--- RECORDS TO USE Enclosed Below ---
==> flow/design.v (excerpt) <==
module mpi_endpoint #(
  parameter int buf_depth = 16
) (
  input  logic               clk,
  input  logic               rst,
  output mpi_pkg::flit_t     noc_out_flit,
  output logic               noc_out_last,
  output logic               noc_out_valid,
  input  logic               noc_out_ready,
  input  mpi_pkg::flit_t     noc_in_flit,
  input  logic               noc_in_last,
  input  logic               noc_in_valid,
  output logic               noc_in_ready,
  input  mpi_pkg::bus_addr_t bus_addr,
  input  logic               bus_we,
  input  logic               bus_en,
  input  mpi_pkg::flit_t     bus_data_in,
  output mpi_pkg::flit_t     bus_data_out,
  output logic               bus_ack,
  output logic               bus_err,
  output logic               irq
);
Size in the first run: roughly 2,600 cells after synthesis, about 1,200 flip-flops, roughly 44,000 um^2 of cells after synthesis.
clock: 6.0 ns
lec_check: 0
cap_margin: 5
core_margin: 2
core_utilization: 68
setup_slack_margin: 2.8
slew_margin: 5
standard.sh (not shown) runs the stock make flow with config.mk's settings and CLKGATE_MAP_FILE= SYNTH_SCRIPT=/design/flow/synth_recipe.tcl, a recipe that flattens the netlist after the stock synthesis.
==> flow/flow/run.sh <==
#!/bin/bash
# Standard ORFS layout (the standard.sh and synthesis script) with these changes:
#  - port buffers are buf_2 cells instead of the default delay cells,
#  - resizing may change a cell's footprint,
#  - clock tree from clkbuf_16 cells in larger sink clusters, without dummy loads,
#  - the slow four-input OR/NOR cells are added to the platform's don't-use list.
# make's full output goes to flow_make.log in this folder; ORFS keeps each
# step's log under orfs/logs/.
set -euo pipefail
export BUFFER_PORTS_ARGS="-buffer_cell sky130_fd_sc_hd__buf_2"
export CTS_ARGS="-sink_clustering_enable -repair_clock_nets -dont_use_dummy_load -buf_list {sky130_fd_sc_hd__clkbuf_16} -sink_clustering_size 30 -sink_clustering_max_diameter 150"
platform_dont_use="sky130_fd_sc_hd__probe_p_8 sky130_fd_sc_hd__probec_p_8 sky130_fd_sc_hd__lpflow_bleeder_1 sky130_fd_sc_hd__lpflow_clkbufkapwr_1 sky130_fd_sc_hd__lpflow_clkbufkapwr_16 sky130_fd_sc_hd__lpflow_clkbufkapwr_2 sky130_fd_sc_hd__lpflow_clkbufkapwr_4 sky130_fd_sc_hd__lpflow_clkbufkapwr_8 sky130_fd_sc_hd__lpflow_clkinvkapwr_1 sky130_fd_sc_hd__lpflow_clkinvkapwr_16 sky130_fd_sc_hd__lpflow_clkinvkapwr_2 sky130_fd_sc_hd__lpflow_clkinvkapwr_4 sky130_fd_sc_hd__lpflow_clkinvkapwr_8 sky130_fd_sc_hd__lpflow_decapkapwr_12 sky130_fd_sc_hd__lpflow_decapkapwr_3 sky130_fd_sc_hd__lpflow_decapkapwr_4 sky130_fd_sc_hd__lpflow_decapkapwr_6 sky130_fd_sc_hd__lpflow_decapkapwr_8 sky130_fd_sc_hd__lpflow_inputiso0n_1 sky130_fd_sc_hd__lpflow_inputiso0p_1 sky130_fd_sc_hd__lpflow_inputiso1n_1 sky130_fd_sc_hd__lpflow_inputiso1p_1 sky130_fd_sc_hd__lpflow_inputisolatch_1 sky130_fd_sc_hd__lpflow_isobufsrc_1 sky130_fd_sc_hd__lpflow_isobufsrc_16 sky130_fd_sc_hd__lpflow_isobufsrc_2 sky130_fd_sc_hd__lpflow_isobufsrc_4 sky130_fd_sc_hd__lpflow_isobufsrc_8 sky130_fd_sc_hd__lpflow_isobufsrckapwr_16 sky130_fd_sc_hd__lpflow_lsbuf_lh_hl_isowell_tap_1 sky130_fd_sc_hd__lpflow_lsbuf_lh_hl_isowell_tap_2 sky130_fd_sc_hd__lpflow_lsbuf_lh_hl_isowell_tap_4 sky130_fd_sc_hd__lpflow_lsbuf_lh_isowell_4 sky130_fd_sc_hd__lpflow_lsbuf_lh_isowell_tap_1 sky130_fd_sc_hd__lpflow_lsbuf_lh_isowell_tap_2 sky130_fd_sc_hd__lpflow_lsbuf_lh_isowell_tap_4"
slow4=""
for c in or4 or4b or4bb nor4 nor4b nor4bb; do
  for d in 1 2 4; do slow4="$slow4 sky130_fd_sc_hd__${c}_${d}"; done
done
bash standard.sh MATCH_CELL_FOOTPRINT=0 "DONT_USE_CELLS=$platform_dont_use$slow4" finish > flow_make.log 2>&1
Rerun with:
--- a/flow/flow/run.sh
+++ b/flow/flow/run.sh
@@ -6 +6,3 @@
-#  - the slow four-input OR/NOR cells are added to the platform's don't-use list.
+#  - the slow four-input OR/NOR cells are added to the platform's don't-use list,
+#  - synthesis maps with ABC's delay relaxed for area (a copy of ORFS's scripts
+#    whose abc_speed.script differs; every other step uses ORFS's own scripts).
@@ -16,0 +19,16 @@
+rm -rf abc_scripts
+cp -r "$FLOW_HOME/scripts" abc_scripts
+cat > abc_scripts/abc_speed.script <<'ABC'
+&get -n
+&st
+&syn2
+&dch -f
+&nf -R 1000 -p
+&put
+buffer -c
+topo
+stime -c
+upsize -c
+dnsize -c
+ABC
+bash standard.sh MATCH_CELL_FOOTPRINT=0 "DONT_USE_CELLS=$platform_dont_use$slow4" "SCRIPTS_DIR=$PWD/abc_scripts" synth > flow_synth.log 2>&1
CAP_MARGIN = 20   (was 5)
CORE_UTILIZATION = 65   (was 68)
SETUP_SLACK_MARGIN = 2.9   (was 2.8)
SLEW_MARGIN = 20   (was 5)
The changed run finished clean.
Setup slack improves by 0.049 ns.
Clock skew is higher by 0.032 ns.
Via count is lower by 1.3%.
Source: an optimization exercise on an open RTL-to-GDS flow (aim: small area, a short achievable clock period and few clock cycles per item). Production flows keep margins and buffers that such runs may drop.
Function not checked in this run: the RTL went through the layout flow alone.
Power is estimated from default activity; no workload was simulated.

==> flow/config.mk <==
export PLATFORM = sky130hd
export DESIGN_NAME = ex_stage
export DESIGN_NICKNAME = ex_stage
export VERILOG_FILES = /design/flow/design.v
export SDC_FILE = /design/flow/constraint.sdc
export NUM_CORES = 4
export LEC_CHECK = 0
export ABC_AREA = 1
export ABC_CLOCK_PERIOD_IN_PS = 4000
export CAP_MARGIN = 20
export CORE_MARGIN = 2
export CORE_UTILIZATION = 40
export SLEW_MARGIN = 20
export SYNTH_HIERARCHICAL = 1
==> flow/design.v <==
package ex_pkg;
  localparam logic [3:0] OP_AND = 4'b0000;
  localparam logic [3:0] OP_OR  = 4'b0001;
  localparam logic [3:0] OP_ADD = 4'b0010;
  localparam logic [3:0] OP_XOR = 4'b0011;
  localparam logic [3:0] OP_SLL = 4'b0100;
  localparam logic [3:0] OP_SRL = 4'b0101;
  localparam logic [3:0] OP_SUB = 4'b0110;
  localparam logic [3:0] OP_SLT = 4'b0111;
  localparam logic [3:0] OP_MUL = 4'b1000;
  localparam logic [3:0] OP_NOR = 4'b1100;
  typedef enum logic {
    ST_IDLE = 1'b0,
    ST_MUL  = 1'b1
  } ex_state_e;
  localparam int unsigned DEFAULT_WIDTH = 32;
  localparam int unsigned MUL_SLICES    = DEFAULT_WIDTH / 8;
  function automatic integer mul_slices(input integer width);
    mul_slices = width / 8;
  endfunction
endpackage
--- End of Enclosed RECORDS TO USE ---
* **PROBLEM TO SOLVE**
Write out all the data exactly.

* **FINISHED TASK**
==> flow/design.v (excerpt) <==
module mpi_endpoint #(
  parameter int buf_depth = 16
) (
  input  logic               clk,
  input  logic               rst,
  output mpi_pkg::flit_t     noc_out_flit,
  output logic               noc_out_last,
  output logic               noc_out_valid,
  input  logic               noc_out_ready,
  input  mpi_pkg::flit_t     noc_in_flit,
  input  logic               noc_in_last,
  input  logic               noc_in_valid,
  output logic               noc_in_ready,
  input  mpi_pkg::bus_addr_t bus_addr,
  input  logic               bus_we,
  input  logic               bus_en,
  input  mpi_pkg::flit_t     bus_data_in,
  output mpi_pkg::flit_t     bus_data_out,
  output logic               bus_ack,
  output logic               bus_err,
  output logic               irq
);
Size in the first run: roughly 2,600 cells after synthesis, about 1,200 flip-flops, roughly 44,000 um^2 of cells after synthesis.
clock: 6.0 ns
lec_check: 0
cap_margin: 5
core_margin: 2
core_utilization: 68
setup_slack_margin: 2.8
slew_margin: 5
standard.sh (not shown) runs the stock make flow with config.mk's settings and CLKGATE_MAP_FILE= SYNTH_SCRIPT=/design/flow/synth_recipe.tcl, a recipe that flattens the netlist after the stock synthesis.
==> flow/flow/run.sh <==
#!/bin/bash
# Standard ORFS layout (the standard.sh and synthesis script) with these changes:
#  - port buffers are buf_2 cells instead of the default delay cells,
#  - resizing may change a cell's footprint,
#  - clock tree from clkbuf_16 cells in larger sink clusters, without dummy loads,
#  - the slow four-input OR/NOR cells are added to the platform's don't-use list.
# make's full output goes to flow_make.log in this folder; ORFS keeps each
# step's log under orfs/logs/.
set -euo pipefail
export BUFFER_PORTS_ARGS="-buffer_cell sky130_fd_sc_hd__buf_2"
export CTS_ARGS="-sink_clustering_enable -repair_clock_nets -dont_use_dummy_load -buf_list {sky130_fd_sc_hd__clkbuf_16} -sink_clustering_size 30 -sink_clustering_max_diameter 150"
platform_dont_use="sky130_fd_sc_hd__probe_p_8 sky130_fd_sc_hd__probec_p_8 sky130_fd_sc_hd__lpflow_bleeder_1 sky130_fd_sc_hd__lpflow_clkbufkapwr_1 sky130_fd_sc_hd__lpflow_clkbufkapwr_16 sky130_fd_sc_hd__lpflow_clkbufkapwr_2 sky130_fd_sc_hd__lpflow_clkbufkapwr_4 sky130_fd_sc_hd__lpflow_clkbufkapwr_8 sky130_fd_sc_hd__lpflow_clkinvkapwr_1 sky130_fd_sc_hd__lpflow_clkinvkapwr_16 sky130_fd_sc_hd__lpflow_clkinvkapwr_2 sky130_fd_sc_hd__lpflow_clkinvkapwr_4 sky130_fd_sc_hd__lpflow_clkinvkapwr_8 sky130_fd_sc_hd__lpflow_decapkapwr_12 sky130_fd_sc_hd__lpflow_decapkapwr_3 sky130_fd_sc_hd__lpflow_decapkapwr_4 sky130_fd_sc_hd__lpflow_decapkapwr_6 sky130_fd_sc_hd__lpflow_decapkapwr_8 sky130_fd_sc_hd__lpflow_inputiso0n_1 sky130_fd_sc_hd__lpflow_inputiso0p_1 sky130_fd_sc_hd__lpflow_inputiso1n_1 sky130_fd_sc_hd__lpflow_inputiso1p_1 sky130_fd_sc_hd__lpflow_inputisolatch_1 sky130_fd_sc_hd__lpflow_isobufsrc_1 sky130_fd_sc_hd__lpflow_isobufsrc_16 sky130_fd_sc_hd__lpflow_isobufsrc_2 sky130_fd_sc_hd__lpflow_isobufsrc_4 sky130_fd_sc_hd__lpflow_isobufsrc_8 sky130_fd_sc_hd__lpflow_isobufsrckapwr_16 sky130_fd_sc_hd__lpflow_lsbuf_lh_hl_isowell_tap_1 sky130_fd_sc_hd__lpflow_lsbuf_lh_hl_isowell_tap_2 sky130_fd_sc_hd__lpflow_lsbuf_lh_hl_isowell_tap_4 sky130_fd_sc_hd__lpflow_lsbuf_lh_isowell_4 sky130_fd_sc_hd__lpflow_lsbuf_lh_isowell_tap_1 sky130_fd_sc_hd__lpflow_lsbuf_lh_isowell_tap_2 sky130_fd_sc_hd__lpflow_lsbuf_lh_isowell_tap_4"
slow4=""
for c in or4 or4b or4bb nor4 nor4b nor4bb; do
  for d in 1 2 4; do slow4="$slow4 sky130_fd_sc_hd__${c}_${d}"; done
done
bash standard.sh MATCH_CELL_FOOTPRINT=0 "DONT_USE_CELLS=$platform_dont_use$slow4" finish > flow_make.log 2>&1
Rerun with:
--- a/flow/flow/run.sh
+++ b/flow/flow/run.sh
@@ -6 +6,3 @@
-#  - the slow four-input OR/NOR cells are added to the platform's don't-use list.
+#  - the slow four-input OR/NOR cells are added to the platform's don't-use list,
+#  - synthesis maps with ABC's delay relaxed for area (a copy of ORFS's scripts
+#    whose abc_speed.script differs; every other step uses ORFS's own scripts).
@@ -16,0 +19,16 @@
+rm -rf abc_scripts
+cp -r "$FLOW_HOME/scripts" abc_scripts
+cat > abc_scripts/abc_speed.script <<'ABC'
+&get -n
+&st
+&syn2
+&dch -f
+&nf -R 1000 -p
+&put
+buffer -c
+topo
+stime -c
+upsize -c
+dnsize -c
+ABC
+bash standard.sh MATCH_CELL_FOOTPRINT=0 "DONT_USE_CELLS=$platform_dont_use$slow4" "SCRIPTS_DIR=$PWD/abc_scripts" synth > flow_synth.log 2>&1
CAP_MARGIN = 20   (was 5)
CORE_UTILIZATION = 65   (was 68)
SETUP_SLACK_MARGIN = 2.9   (was 2.8)
SLEW_MARGIN = 20   (was 5)
The changed run finished clean.
Setup slack improves by 0.049 ns.
Clock skew is higher by 0.032 ns.
Via count is lower by 1.3%.
Source: an optimization exercise on an open RTL-to-GDS flow (aim: small area, a short achievable clock period and few clock cycles per item). Production flows keep margins and buffers that such runs may drop.
Function not checked in this run: the RTL went through the layout flow alone.
Power is estimated from default activity; no workload was simulated.

==> flow/config.mk <==
export PLATFORM = sky130hd
export DESIGN_NAME = ex_stage
export DESIGN_NICKNAME = ex_stage
export VERILOG_FILES = /design/flow/design.v
export SDC_FILE = /design/flow/constraint.sdc
export NUM_CORES = 4
export LEC_CHECK = 0
export ABC_AREA = 1
export ABC_CLOCK_PERIOD_IN_PS = 4000
export CAP_MARGIN = 20
export CORE_MARGIN = 2
export CORE_UTILIZATION = 40
export SLEW_MARGIN = 20
export SYNTH_HIERARCHICAL = 1
==> flow/design.v <==
package ex_pkg;
  localparam logic [3:0] OP_AND = 4'b0000;
  localparam logic [3:0] OP_OR  = 4'b0001;
  localparam logic [3:0] OP_ADD = 4'b0010;
  localparam logic [3:0] OP_XOR = 4'b0011;
  localparam logic [3:0] OP_SLL = 4'b0100;
  localparam logic [3:0] OP_SRL = 4'b0101;
  localparam logic [3:0] OP_SUB = 4'b0110;
  localparam logic [3:0] OP_SLT = 4'b0111;
  localparam logic [3:0] OP_MUL = 4'b1000;
  localparam logic [3:0] OP_NOR = 4'b1100;
  typedef enum logic {
    ST_IDLE = 1'b0,
    ST_MUL  = 1'b1
  } ex_state_e;
  localparam int unsigned DEFAULT_WIDTH = 32;
  localparam int unsigned MUL_SLICES    = DEFAULT_WIDTH / 8;
  function automatic integer mul_slices(input integer width);
    mul_slices = width / 8;
  endfunction
endpackage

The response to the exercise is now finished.